Die Konstruktion der Schraube übernahm der Triestiner Schmied Franz Hermann, das Schiff namens Civetta (=Eule) wurde in der Panifili-Werft gebaut. Wie weit das Meer damals in die Stadt reichte, kann man heute auf der Piazza Unità sehen, wo blaue Lichter im Boden, die einstige Wassergrenze symbolisieren. Ein paar Gassen weiter liegt der Largo Odorico Panifili auf dem jetzt eine evangelische Kirche steht. Hier ging vermutlich die Civetta am 1. Juli 1829 direkt vor der einstigen Werft ins Wasser. Mit 6 Knoten, also ca. 11 kmh, legte sie in wenigen Minuten eine halbe Seemeile zurück, als plötzlich die fehlkonstruierte Dampfmaschine den Geist aufgab.

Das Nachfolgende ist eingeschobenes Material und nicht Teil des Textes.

===== src/rtl/msc_pkg.sv =====
`timescale 1ns/1ps
package msc_pkg;

   typedef enum logic [1:0] {
      PH_IDLE  = 2'd0,
      PH_BLOCK = 2'd1,
      PH_XFER  = 2'd2,
      PH_CLEAR = 2'd3
   } phase_e;

   typedef enum logic [1:0] {
      GRP_QUAD   = 2'd0,
      GRP_DOUBLE = 2'd1,
      GRP_SINGLE = 2'd2,
      GRP_MIXED  = 2'd3
   } group_e;

   localparam int SLOT_W = 2;
   localparam int PAIR_W = 2;
   localparam int N_PAIR = 4;

   function automatic logic [PAIR_W-1:0] pair_for_slot(input group_e grp,
                                                       input logic [SLOT_W-1:0] slot);
      logic [PAIR_W-1:0] p;
      case (grp)
         GRP_QUAD:   p = slot;
         GRP_DOUBLE: p = {1'b0, slot[0]};
         GRP_SINGLE: p = '0;
         default:    p = slot[0] ? (slot[1] ? 2'd2 : 2'd1) : 2'd0;
      endcase
      return p;
   endfunction

endpackage


===== src/rtl/msc_chan.sv =====
`timescale 1ns/1ps
module msc_chan #(
   parameter int CNT_W = 6
) (
   input  logic             clk,
   input  logic             rst_n,
   input  logic             evt_i,
   input  logic             block_i,
   input  logic             clear_i,
   output logic [CNT_W-1:0] cnt_o,
   output logic             ovf_o
);
   localparam logic [CNT_W-1:0] CNT_MAX = {CNT_W{1'b1}};
   localparam logic [CNT_W-1:0] CNT_ONE = {{(CNT_W-1){1'b0}}, 1'b1};

   logic [CNT_W-1:0] cnt_q;
   logic             ovf_q;

   always_ff @(posedge clk) begin
      if (!rst_n) begin
         cnt_q <= '0;
         ovf_q <= 1'b0;
      end else if (clear_i) begin
         cnt_q <= '0;
         ovf_q <= 1'b0;
      end else if (evt_i && !block_i) begin
         if (cnt_q == CNT_MAX) ovf_q <= 1'b1;
         else                  cnt_q <= cnt_q + CNT_ONE;
      end
   end

   assign cnt_o = cnt_q;
   assign ovf_o = ovf_q;


   blk_hold_chk: assert property (@(posedge clk) disable iff (!rst_n)
      (block_i && !clear_i) |=> ($stable(cnt_q) && $stable(ovf_q)));

   clr_zero_chk: assert property (@(posedge clk) disable iff (!rst_n)
      clear_i |=> (cnt_q == '0 && !ovf_q));

   sat_hold_chk: assert property (@(posedge clk) disable iff (!rst_n)
      (cnt_q == CNT_MAX && !clear_i) |=> (cnt_q == CNT_MAX));

   ovf_sticky_chk: assert property (@(posedge clk) disable iff (!rst_n)
      (ovf_q && !clear_i) |=> ovf_q);
endmodule


===== src/rtl/msc_seq.sv =====
`timescale 1ns/1ps
module msc_seq
   import msc_pkg::*;
(
   input  logic              clk,
   input  logic              rst_n,
   input  logic              tick_i,
   input  logic [1:0]        group_i,
   output phase_e            phase_o,
   output logic [PAIR_W-1:0] pair_o
);
   localparam logic [SLOT_W-1:0] SLOT_ONE = {{(SLOT_W-1){1'b0}}, 1'b1};

   phase_e            phase_q;
   logic [SLOT_W-1:0] slot_q;
   logic [PAIR_W-1:0] pair_q;
   group_e            grp_q;

   always_ff @(posedge clk) begin
      if (!rst_n) begin
         phase_q <= PH_IDLE;
         slot_q  <= '0;
         pair_q  <= '0;
         grp_q   <= GRP_QUAD;
      end else begin
         case (phase_q)
            PH_IDLE: begin
               if (tick_i) begin
                  phase_q <= PH_BLOCK;
                  pair_q  <= pair_for_slot(group_e'(group_i), slot_q);
                  grp_q   <= group_e'(group_i);
                  slot_q  <= slot_q + SLOT_ONE;
               end
            end
            PH_BLOCK: phase_q <= PH_XFER;
            PH_XFER:  phase_q <= PH_CLEAR;
            default:  phase_q <= PH_IDLE;
         endcase
      end
   end

   assign phase_o = phase_q;
   assign pair_o  = pair_q;


   walk_block_chk: assert property (@(posedge clk) disable iff (!rst_n)
      (phase_q == PH_BLOCK) |=> (phase_q == PH_XFER));

   walk_clear_chk: assert property (@(posedge clk) disable iff (!rst_n)
      (phase_q == PH_CLEAR) |=> (phase_q == PH_IDLE));

   busy_slot_chk: assert property (@(posedge clk) disable iff (!rst_n)
      (phase_q != PH_IDLE) |=> ($stable(slot_q) && $stable(pair_q)));

   single_pair_chk: assert property (@(posedge clk) disable iff (!rst_n)
      (phase_q != PH_IDLE && grp_q == GRP_SINGLE) |-> (pair_q == '0));
endmodule


===== src/rtl/msc_readout.sv =====
`timescale 1ns/1ps
module msc_readout
   import msc_pkg::*;
#(
   parameter int N_CH  = 8,
   parameter int CNT_W = 6
) (
   input  logic                   clk,
   input  logic                   rst_n,
   input  logic                   load_i,
   input  logic [PAIR_W-1:0]      pair_i,
   input  logic [N_CH*CNT_W-1:0]  cnt_i,
   input  logic [N_CH-1:0]        ovf_i,
   output logic [CNT_W-1:0]       buf_a_o,
   output logic [CNT_W-1:0]       buf_b_o,
   output logic                   ovf_a_o,
   output logic                   ovf_b_o,
   output logic [PAIR_W-1:0]      pair_o,
   output logic                   ready_o
);
   localparam int NP = N_CH / 2;

   logic [CNT_W-1:0] sel_a, sel_b;
   logic             sel_oa, sel_ob;

   always_comb begin
      sel_a  = '0;
      sel_b  = '0;
      sel_oa = 1'b0;
      sel_ob = 1'b0;
      for (int p = 0; p < NP; p++) begin
         if (pair_i == PAIR_W'(p)) begin
            sel_a  = cnt_i[(2*p)*CNT_W +: CNT_W];
            sel_b  = cnt_i[(2*p+1)*CNT_W +: CNT_W];
            sel_oa = ovf_i[2*p];
            sel_ob = ovf_i[2*p+1];
         end
      end
   end

   always_ff @(posedge clk) begin
      if (!rst_n) begin
         buf_a_o <= '0;
         buf_b_o <= '0;
         ovf_a_o <= 1'b0;
         ovf_b_o <= 1'b0;
         pair_o  <= '0;
         ready_o <= 1'b0;
      end else begin
         ready_o <= load_i;
         if (load_i) begin
            buf_a_o <= sel_a;
            buf_b_o <= sel_b;
            ovf_a_o <= sel_oa;
            ovf_b_o <= sel_ob;
            pair_o  <= pair_i;
         end
      end
   end


   rdy_pulse_chk: assert property (@(posedge clk) disable iff (!rst_n)
      ready_o |=> !ready_o);

   buf_hold_chk: assert property (@(posedge clk) disable iff (!rst_n)
      !load_i |=> ($stable(buf_a_o) && $stable(buf_b_o) && $stable(pair_o)));
endmodule


===== src/rtl/msc_bank.sv =====
`timescale 1ns/1ps
module msc_bank
   import msc_pkg::*;
#(
   parameter int N_CH  = 8,
   parameter int CNT_W = 6
) (
   input  logic             clk,
   input  logic             rst_n,
   input  logic [N_CH-1:0]  evt_i,
   input  logic             tick_i,
   input  logic [1:0]       group_i,
   output logic [CNT_W-1:0] buf_a_o,
   output logic [CNT_W-1:0] buf_b_o,
   output logic             ovf_a_o,
   output logic             ovf_b_o,
   output logic [1:0]       pair_o,
   output logic             ready_o
);
   if (N_CH != 2 * N_PAIR) begin : g_bad_ch
      $error("msc_bank: N_CH must equal twice the four sequencer pairs");
   end
   if (CNT_W < 2) begin : g_bad_w
      $error("msc_bank: CNT_W must be at least 2");
   end

   phase_e                 phase;
   logic [PAIR_W-1:0]      cur_pair;
   logic [N_CH*CNT_W-1:0]  cnt_flat;
   logic [N_CH-1:0]        ovf_vec;
   logic                   busy;

   assign busy = (phase != PH_IDLE);

   msc_seq u_seq (
      .clk     (clk),
      .rst_n   (rst_n),
      .tick_i  (tick_i),
      .group_i (group_i),
      .phase_o (phase),
      .pair_o  (cur_pair)
   );

   for (genvar c = 0; c < N_CH; c++) begin : g_chan
      localparam logic [PAIR_W-1:0] MY_PAIR = PAIR_W'(c / 2);
      logic hit;
      assign hit = (cur_pair == MY_PAIR);
      msc_chan #(.CNT_W(CNT_W)) u_chan (
         .clk     (clk),
         .rst_n   (rst_n),
         .evt_i   (evt_i[c]),
         .block_i (busy && hit),
         .clear_i ((phase == PH_CLEAR) && hit),
         .cnt_o   (cnt_flat[c*CNT_W +: CNT_W]),
         .ovf_o   (ovf_vec[c])
      );
   end

   msc_readout #(.N_CH(N_CH), .CNT_W(CNT_W)) u_rd (
      .clk     (clk),
      .rst_n   (rst_n),
      .load_i  (phase == PH_XFER),
      .pair_i  (cur_pair),
      .cnt_i   (cnt_flat),
      .ovf_i   (ovf_vec),
      .buf_a_o (buf_a_o),
      .buf_b_o (buf_b_o),
      .ovf_a_o (ovf_a_o),
      .ovf_b_o (ovf_b_o),
      .pair_o  (pair_o),
      .ready_o (ready_o)
   );


   rdy_after_xfer_chk: assert property (@(posedge clk) disable iff (!rst_n)
      (phase == PH_XFER) |=> ready_o);
endmodule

Für Josef Ressel folgten bittere Jahre der Verleumdung, in denen ihm die offizielle Anerkennung als Erfinder versagt blieb. Mittlerweile beanspruchten andere den Geniestreich für sich, Prozesse ruinierten den Österreicher finanziell. Kurz vor seinem Tod in Ljubljana – er verstarb dort auf einer Dienstreise 1857 entweder an Malaria oder Typhus – schilderte er sämtliche Tragödien rund um die Schiffsschraube in einem Brief an Erzherzog Ferdinand Maximilian, dem späteren Kaiser Maximilian I. von Mexiko, der sich persönlich der Sache annahm. Bereits 1862 wollte er in Triest eine Statue aufstellen lassen, was vom Gemeinderat strikt abgelehnt wurde. Es sollte weitere 160 Jahre dauern, bis Triest am 29. März 2022 den Erfinder mit einem Denkmal ehrte. Dort wo der Canale Grande in die Bucht mündet, steht Josef Ressel nun in Bronze und schaut aufs Meer. Und wäre er noch am Leben, würde er begeistert die Weiterentwicklung seiner epochalen Erfindung beobachten.